The Dead Bug, aka Happy Baby, is a core move you should be doing

The Dead Bug helps train the core muscles to be strong and enhance spinal stability.

Obtaining a strong core can be surprisingly easy. Even better, there are excellent exercises that you can do lying on your back, using a simple band as a progression. One of the best exercises taught by strength and team coaches, yoga teachers, Pilates instructors and the sports medicine community is the Dead Bug, also known as Happy Baby. The base move is an isometric bracing action, as if you’re readying to take a punch to the belly, which promotes core stability and strength in your torso. Progressions or regressions are then tailored to your abilities and fitness level.

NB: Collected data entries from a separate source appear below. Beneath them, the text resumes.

Context: an optimization exercise on an open-source flow, tuned for small area, a short achievable clock period and few clock cycles. The choices shown serve that exercise and are no tape-out recipe.
No activity file was given, so power comes from the tool's default toggle rates.

==> flow/design.v <==
module wire_codec (
    input  wire        clk,
    input  wire        rst,             
    input  wire        start,
    input  wire [2:0]  start_op,
    input  wire [7:0]  start_n,         
    input  wire [15:0] start_cmd,       
    input  wire [7:0]  start_addr,      
    input  wire [7:0]  start_crc,       
    output wire        busy,
    input  wire        in_valid,
    input  wire [7:0]  in_data,
    output wire        in_ready,
    output reg         out_valid,
    output reg  [7:0]  out_data,
    input  wire        out_ready,
    output wire        done,
    output wire [15:0] status,
    output wire [7:0]  res_crc,
    output wire [7:0]  res_len
);
    localparam [2:0] OP_CRC_GEN   = 3'd0,
                     OP_CRC_CHECK = 3'd1,
                     OP_I2C_WRITE = 3'd2,
                     OP_I2C_READ  = 3'd3,
                     OP_SHDLC_TX  = 3'd4;
    function [7:0] crc_step;
        input [7:0] acc;
        input [7:0] b;
        integer k;
        reg [7:0] a;
        begin
            a = acc ^ b;
            for (k = 0; k < 8; k = k + 1) begin
                if (a[7]) a = {a[6:0], 1'b0} ^ 8'h31;
                else      a = {a[6:0], 1'b0};
            end
            crc_step = a;
        end
    endfunction
    function [7:0] crc_unstep;
        input [7:0] e;
        integer k;
        reg [7:0] a;
        begin
            a = e;
            for (k = 0; k < 8; k = k + 1) begin
                if (a[0]) a = {1'b1, a[7:1] ^ 7'h18};
                else      a = {1'b0, a[7:1]};
            end
            crc_unstep = a;
        end
    endfunction
    function [7:0] sub8;
        input [7:0] a;
        input [7:0] b;
        integer i, d;
        reg [8:0] g, p, g2, p2;
        begin
            g = {a & ~b, 1'b1};
            p = {a ^ ~b, 1'b0};
            for (d = 1; d < 9; d = d * 2) begin
                g2 = g; p2 = p;
                for (i = d; i < 9; i = i + 1) begin
                    g2[i] = g[i] | (p[i] & g[i - d]);
                    p2[i] = p[i] & p[i - d];
                end
                g = g2; p = p2;
            end
            sub8 = (a ^ ~b) ^ g[7:0];
        end
    endfunction
    function is_reserved;
        input [7:0] b;
        begin
            is_reserved = !b[7] && b[4] &&
                          (( b[6] &&  b[5] &&  b[3] &&  b[2] && (b[1] ^ b[0])) ||
                           (!b[6] && !b[5] && !b[3] && !b[2] && b[0]));
        end
    endfunction
    reg s_fin;             
    reg s_crc;             
    reg s_wcmd;            
    reg s_whi, s_wlo;      
    reg s_wcrc;            
    reg s_rhi, s_rlo;      
    reg s_rcrc;            
    reg s_th0, s_th1, s_th2;  
    reg s_tpay;            
    reg s_tchk;            
    reg s_teof;            
    reg       bz_any;      
    reg       dn_any;      
    reg       dn_out;      
    reg       ir_any;      
    reg       ir_out;      
    reg [7:0] cnt;         
    reg [7:0] acc;         
    reg [7:0] p0, p1;      
    reg       chk;         
    reg       bad;         
    reg       bcnt;        
    reg       lo_pend;     
    reg       esc;         
    reg       esc6, esc1;  
    reg [5:0] nlen;        
    reg       inc;         
    reg       pend;        
    assign status  = {14'd0, bcnt, bad};
    assign res_crc = acc;
    assign res_len = {1'b0, nlen, 1'b0};
    wire of      = !out_valid || out_ready;    
    wire fin_now = s_fin && !lo_pend && of;    
    assign busy     = bz_any && !(dn_out && out_ready);
    assign done     = dn_any || (dn_out && out_ready);
    assign in_ready = ir_any || (ir_out && out_ready);
    wire s_thdr = s_th0 | s_th1 | s_th2;
    wire take   = in_valid && in_ready;
    wire accept = start && !busy;
    wire sidle  = !bz_any || dn_out;
    wire sacc   = start && sidle;
    wire a_crc  = (start_op == OP_CRC_GEN) || (start_op == OP_CRC_CHECK);
    wire a_chk  = (start_op == OP_CRC_CHECK);
    wire a_i2c  = (start_op == OP_I2C_WRITE) || (start_op == OP_I2C_READ);
    wire a_wr   = (start_op == OP_I2C_WRITE);
    wire a_rd   = (start_op == OP_I2C_READ);
    wire a_tx   = (start_op == OP_SHDLC_TX);
    wire a_bcnt = a_i2c && (start_n[0] || (start_n > 8'd64));
    wire cnt0   = (cnt == 8'd0);
    wire cnt1   = (cnt == 8'd1);
    wire [7:0] crc_x   = acc ^ in_data;
    wire [7:0] crc_out = crc_step(acc, in_data);
    wire       match   = (crc_x == 8'd0);    
    wire       chk_eq  = (crc_x == p1);      
    wire [7:0] sub_out = sub8(acc, s_thdr ? p0 : p1);
    wire [7:0] csum    = pend ? sub_out : acc;
    wire [7:0] data_byte = ({8{s_wcmd | s_thdr | s_rcrc}} & p0)
                         | ({8{s_whi | s_wlo | s_tpay}} & in_data)
                         | ({8{s_wcrc}} & acc)
                         | ({8{s_tchk}} & csum)
                         | ({8{sidle}} & start_cmd[15:8]);
    wire       t_res     = (s_thdr && is_reserved(p0))
                         | (s_tpay && is_reserved(in_data))
                         | (s_tchk && is_reserved(csum));
    wire       k_7e      = s_teof || sidle;
    wire [7:0] k_byte    = esc ? {1'b0, esc6, !esc6, 1'b1, esc6, esc6, esc1, !(esc6 && esc1)}
                               : {6'b011111, k_7e, !k_7e};
    wire       use_k     = esc || s_teof || (sidle && a_tx) || t_res;
    wire [7:0] b1        = use_k ? k_byte : data_byte;
    wire t_go   = !esc && (s_tpay ? take : ((s_thdr | s_tchk) && of));
    wire eof_go = !esc && s_teof && of;
    wire esc_go = esc && of;
    wire r_take = s_rcrc && take;
    wire r_ok   = r_take && !bad && match;
    wire lo_go  = lo_pend && of;
    wire produce = (accept && ((a_wr && !a_bcnt) || a_tx))
                 | ((s_wcmd | s_wcrc) && of)
                 | (take && (s_whi | s_wlo))
                 | t_go | eof_go | esc_go | r_ok | lo_go;
    wire r_last  = r_take && cnt1;
    wire finish  = (s_crc && ((take && cnt1) || cnt0))
                 | (s_rhi && cnt0)
                 | (r_last && !r_ok && !lo_pend);
    wire to_fin  = (accept && a_bcnt)
                 | (s_wcmd && of && cnt0)
                 | (s_wcrc && of && cnt1)
                 | (r_last && (r_ok || lo_pend))
                 | eof_go
                 | (s_fin && !fin_now);
    wire out_valid_d = produce || (out_valid && !out_ready);
    wire lo_pend_d   = r_ok || (lo_pend && !of);
    wire esc_d       = t_go ? t_res : (esc && !esc_go);
    wire bad_d = accept ? (a_chk && start_crc != 8'hFF)
               : (s_crc && take) ? (chk && !chk_eq)
               : (bad || (r_take && !match));
    wire n_crc  = (accept && a_crc) || (s_crc && !finish);
    wire n_wcmd = (accept && a_wr && !a_bcnt) || (s_wcmd && !of);
    wire n_whi  = (s_wcmd && of && !cnt0) || (s_wcrc && of && !cnt1) || (s_whi && !take);
    wire n_wlo  = (s_whi && take) || (s_wlo && !take);
    wire n_wcrc = (s_wlo && take) || (s_wcrc && !of);
    wire n_rhi  = (accept && a_rd && !a_bcnt) || (s_rhi && !take && !cnt0) || (r_take && !cnt1);
    wire n_rlo  = (s_rhi && take) || (s_rlo && !take);
    wire n_rcrc = (s_rlo && take) || (s_rcrc && !take);
    wire n_th0  = (accept && a_tx) || (s_th0 && !t_go);
    wire n_th1  = (s_th0 && t_go) || (s_th1 && !t_go);
    wire n_th2  = (s_th1 && t_go) || (s_th2 && !t_go);
    wire n_tpay = (s_th2 && t_go && !cnt0) || (s_tpay && !(t_go && cnt1));
    wire n_tchk = (s_th2 && t_go && cnt0) || (s_tpay && t_go && cnt1) || (s_tchk && !t_go);
    wire n_teof = (s_tchk && t_go) || (s_teof && !eof_go);
    wire ir_any_d = n_crc || n_rlo || (n_rcrc && bad);
    wire ir_out_d = n_whi || n_wlo || n_rhi || (n_rcrc && !bad) || (n_tpay && !esc_d);
    always @(posedge clk) begin
        if (of)
            out_data <= lo_go ? p0 : b1;
        out_valid <= out_valid_d;
        lo_pend   <= lo_pend_d;
        bz_any <= (accept || (busy && !finish)) && !(to_fin && !lo_pend_d && !out_valid_d);
        dn_any <= finish || (to_fin && !lo_pend_d && !out_valid_d);
        dn_out <= to_fin && !lo_pend_d;
        s_fin  <= to_fin;
        s_crc  <= n_crc;
        s_wcmd <= n_wcmd;
        s_whi  <= n_whi;
        s_wlo  <= n_wlo;
        s_wcrc <= n_wcrc;
        s_rhi  <= n_rhi;
        s_rlo  <= n_rlo;
        s_rcrc <= n_rcrc;
        s_th0  <= n_th0;
        s_th1  <= n_th1;
        s_th2  <= n_th2;
        s_tpay <= n_tpay;
        s_tchk <= n_tchk;
        s_teof <= n_teof;
        ir_any <= ir_any_d;
        ir_out <= ir_out_d;
        bad    <= bad_d;
        esc    <= esc_d;
        if (sacc || (s_wcrc && of) || r_take)
            acc <= 8'hFF;
        else if ((take && !s_tpay) || (s_thdr && t_go) || pend)
            acc <= (s_thdr | pend) ? sub_out : crc_out;
        pend <= s_tpay && take;
        if (sacc)
            p0 <= a_tx ? start_addr : start_cmd[7:0];
        else if ((s_rhi && take) || (s_thdr && t_go) || r_ok)
            p0 <= s_rhi ? in_data : p1;
        if (sacc)
            p1 <= a_chk ? crc_unstep(start_crc) : start_cmd[7:0];
        else if (((s_rlo | s_tpay) && take) || (s_thdr && t_go))
            p1 <= s_thdr ? cnt : in_data;
        if (sacc)
            cnt <= a_i2c ? {1'b0, start_n[7:1]} : start_n;
        else if ((take && (s_crc | s_rcrc | s_tpay)) || (s_wcrc && of))
            cnt <= cnt - 8'd1;
        if (sacc)
            chk  <= a_chk;
        if (accept) begin
            bcnt <= a_bcnt;
            nlen <= 6'd0;
        end else if (inc)
            nlen <= nlen + 6'd1;
        inc <= r_ok;
        if (t_go) begin
            esc6 <= data_byte[6];
            esc1 <= data_byte[1];
        end
        if (rst) begin
            bz_any    <= 1'b0;
            dn_any    <= 1'b0;
            dn_out    <= 1'b0;
            ir_any    <= 1'b0;
            ir_out    <= 1'b0;
            out_valid <= 1'b0;
            lo_pend   <= 1'b0;
            esc       <= 1'b0;
            inc       <= 1'b0;
            pend      <= 1'b0;
            s_fin     <= 1'b0;
            s_crc     <= 1'b0;
            s_wcmd    <= 1'b0;
            s_whi     <= 1'b0;
            s_wlo     <= 1'b0;
            s_wcrc    <= 1'b0;
            s_rhi     <= 1'b0;
            s_rlo     <= 1'b0;
            s_rcrc    <= 1'b0;
            s_th0     <= 1'b0;
            s_th1     <= 1'b0;
            s_th2     <= 1'b0;
            s_tpay    <= 1'b0;
            s_tchk    <= 1'b0;
            s_teof    <= 1'b0;
        end
    end
endmodule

In Dead Bug, the reciprocal arm and leg patterns, like a dying bug on the ground, resemble motor skills like walking, running and swimming. (Or a happy baby lying in a crib, arms and legs akimbo)

The key muscles you work during the Dead Bug primarily focus on the core musculature, the powerhouse of the body. Picture the muscles forming its structure of floor, walls and ceiling. This includes the erector spinae, the deep low back muscle known as multifidus, hip adductors, rectus abdominus and the internal and external obliques. Exercises like this enhance spinal stability by training the deep postural muscles that protect you while you play the sports that you enjoy. Core stability, or trunk stiffness, allows you to transfer force to your limbs so that you throw, strike, kick, push, swing or run better. In other words, all motions are generated from the core and are translated to the extremities.

Our nervous system prefers to move with the most efficiency at all times. If your core is weak, most likely your brain will want to make it easy for you, and compensate. But over time, the compensation will create greater degrees of wear and tear. For example, slouching and leaning on handles on a stair climber or treadmill will make it much easier. But the wear and tear is more likely to be around your neck and shoulders. This can result in even worse posture, as a weak core encourages slumping, which tips you forward and off balance.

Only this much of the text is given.